- **TASK DATA**

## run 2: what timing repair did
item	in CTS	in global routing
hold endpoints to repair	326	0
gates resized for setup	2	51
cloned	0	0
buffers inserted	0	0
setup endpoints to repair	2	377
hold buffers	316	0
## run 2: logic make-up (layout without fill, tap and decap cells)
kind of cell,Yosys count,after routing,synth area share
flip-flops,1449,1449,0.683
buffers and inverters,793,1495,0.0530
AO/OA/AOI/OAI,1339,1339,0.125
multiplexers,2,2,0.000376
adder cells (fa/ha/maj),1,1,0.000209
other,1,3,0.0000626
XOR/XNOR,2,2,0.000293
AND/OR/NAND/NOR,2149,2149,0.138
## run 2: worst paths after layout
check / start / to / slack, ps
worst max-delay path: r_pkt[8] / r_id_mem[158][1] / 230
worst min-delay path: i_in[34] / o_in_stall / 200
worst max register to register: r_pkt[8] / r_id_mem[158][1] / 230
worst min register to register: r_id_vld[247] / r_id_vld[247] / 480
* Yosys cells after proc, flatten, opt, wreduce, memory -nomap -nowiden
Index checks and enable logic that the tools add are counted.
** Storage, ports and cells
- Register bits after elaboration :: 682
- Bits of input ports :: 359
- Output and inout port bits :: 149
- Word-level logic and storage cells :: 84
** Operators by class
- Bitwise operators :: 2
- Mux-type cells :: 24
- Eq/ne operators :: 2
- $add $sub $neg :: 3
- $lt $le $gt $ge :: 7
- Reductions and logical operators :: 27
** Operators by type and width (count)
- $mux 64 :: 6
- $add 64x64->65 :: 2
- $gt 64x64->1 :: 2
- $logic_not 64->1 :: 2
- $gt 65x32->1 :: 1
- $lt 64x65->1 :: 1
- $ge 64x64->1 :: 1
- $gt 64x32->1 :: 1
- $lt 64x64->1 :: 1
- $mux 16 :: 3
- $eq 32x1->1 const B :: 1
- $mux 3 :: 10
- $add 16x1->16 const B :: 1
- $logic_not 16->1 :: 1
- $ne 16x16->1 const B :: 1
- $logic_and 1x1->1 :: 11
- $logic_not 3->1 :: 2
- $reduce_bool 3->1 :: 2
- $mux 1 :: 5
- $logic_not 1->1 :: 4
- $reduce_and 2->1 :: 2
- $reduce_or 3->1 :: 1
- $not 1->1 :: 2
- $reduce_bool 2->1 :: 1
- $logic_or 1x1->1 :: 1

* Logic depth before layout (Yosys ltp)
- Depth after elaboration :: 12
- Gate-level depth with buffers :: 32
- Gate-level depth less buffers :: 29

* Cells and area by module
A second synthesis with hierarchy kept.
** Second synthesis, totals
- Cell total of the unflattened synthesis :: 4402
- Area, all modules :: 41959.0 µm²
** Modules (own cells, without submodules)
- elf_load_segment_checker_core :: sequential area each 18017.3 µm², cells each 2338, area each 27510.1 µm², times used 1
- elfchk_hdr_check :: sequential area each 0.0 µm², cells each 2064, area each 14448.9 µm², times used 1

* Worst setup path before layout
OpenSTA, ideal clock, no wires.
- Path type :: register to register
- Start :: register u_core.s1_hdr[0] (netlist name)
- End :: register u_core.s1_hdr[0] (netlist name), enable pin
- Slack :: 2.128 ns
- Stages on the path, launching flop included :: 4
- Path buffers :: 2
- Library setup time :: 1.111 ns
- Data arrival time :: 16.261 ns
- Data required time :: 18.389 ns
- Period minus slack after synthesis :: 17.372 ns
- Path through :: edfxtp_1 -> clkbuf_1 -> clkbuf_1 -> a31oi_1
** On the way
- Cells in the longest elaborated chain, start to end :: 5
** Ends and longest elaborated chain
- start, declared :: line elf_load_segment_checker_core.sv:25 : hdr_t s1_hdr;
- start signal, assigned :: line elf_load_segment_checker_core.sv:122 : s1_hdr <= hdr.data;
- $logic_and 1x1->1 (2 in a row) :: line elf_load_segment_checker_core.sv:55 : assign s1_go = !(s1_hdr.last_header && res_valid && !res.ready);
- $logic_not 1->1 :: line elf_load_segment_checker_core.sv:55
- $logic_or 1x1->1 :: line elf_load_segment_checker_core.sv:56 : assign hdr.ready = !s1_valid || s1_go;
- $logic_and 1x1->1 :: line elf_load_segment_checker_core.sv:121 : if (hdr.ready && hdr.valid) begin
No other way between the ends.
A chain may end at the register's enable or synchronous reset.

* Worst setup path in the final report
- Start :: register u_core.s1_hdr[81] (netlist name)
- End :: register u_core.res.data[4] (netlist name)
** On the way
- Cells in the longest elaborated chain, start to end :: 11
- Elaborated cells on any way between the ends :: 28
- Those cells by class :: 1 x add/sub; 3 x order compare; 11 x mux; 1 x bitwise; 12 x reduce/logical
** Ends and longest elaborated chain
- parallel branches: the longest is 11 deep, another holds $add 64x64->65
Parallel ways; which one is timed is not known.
--- config.mk ---
export PLATFORM = sky130hd
export DESIGN_NAME = touch_report_frame_parser_unit
export DESIGN_NICKNAME = d
export VERILOG_FILES = /design/src/sv/trp_pkg.sv /design/src/sv/touch_report_frame_parser_unit.sv /design/src/sv/trp_tracker.sv /design/src/sv/trp_format.sv
export SDC_FILE = /design/constraint.sdc
export NUM_CORES = 1
export LEC_CHECK = 0
export BUFFER_PORTS_ARGS = -buffer_cell sky130_fd_sc_hd__buf_2
export CORE_UTILIZATION = 50
export DETAILED_ROUTE_END_ITERATION = 7
export HOLD_SLACK_MARGIN = 0.03
export PLACE_DENSITY = 0.8
export REMOVE_ABC_BUFFERS = 1
export SLEW_MARGIN = 0
export SYNTH_ARGS = -nofsm -noshare
export SYNTH_HDL_FRONTEND = slang
export SYNTH_SLANG_ARGS = --single-unit
export TNS_END_PERCENT = 100
--- constraint.sdc ---
create_clock -name clk -period 11.7 [get_ports clk]
set_clock_uncertainty 0.2 [all_clocks]
set_input_delay 2.34 -clock clk [delete_from_list [all_inputs] [get_ports clk]]
set_output_delay 2.34 -clock clk [all_outputs]
set_load 0.01 [all_outputs]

- **WORK REQUIRED**
Beginning at the top of the data, please return every line until and including the line containing "- Register bits after elaboration :: 682", copied exactly, and nothing past it.

- **EXERCISE ANSWER**
## run 2: what timing repair did
item	in CTS	in global routing
hold endpoints to repair	326	0
gates resized for setup	2	51
cloned	0	0
buffers inserted	0	0
setup endpoints to repair	2	377
hold buffers	316	0
## run 2: logic make-up (layout without fill, tap and decap cells)
kind of cell,Yosys count,after routing,synth area share
flip-flops,1449,1449,0.683
buffers and inverters,793,1495,0.0530
AO/OA/AOI/OAI,1339,1339,0.125
multiplexers,2,2,0.000376
adder cells (fa/ha/maj),1,1,0.000209
other,1,3,0.0000626
XOR/XNOR,2,2,0.000293
AND/OR/NAND/NOR,2149,2149,0.138
## run 2: worst paths after layout
check / start / to / slack, ps
worst max-delay path: r_pkt[8] / r_id_mem[158][1] / 230
worst min-delay path: i_in[34] / o_in_stall / 200
worst max register to register: r_pkt[8] / r_id_mem[158][1] / 230
worst min register to register: r_id_vld[247] / r_id_vld[247] / 480
* Yosys cells after proc, flatten, opt, wreduce, memory -nomap -nowiden
Index checks and enable logic that the tools add are counted.
** Storage, ports and cells
- Register bits after elaboration :: 682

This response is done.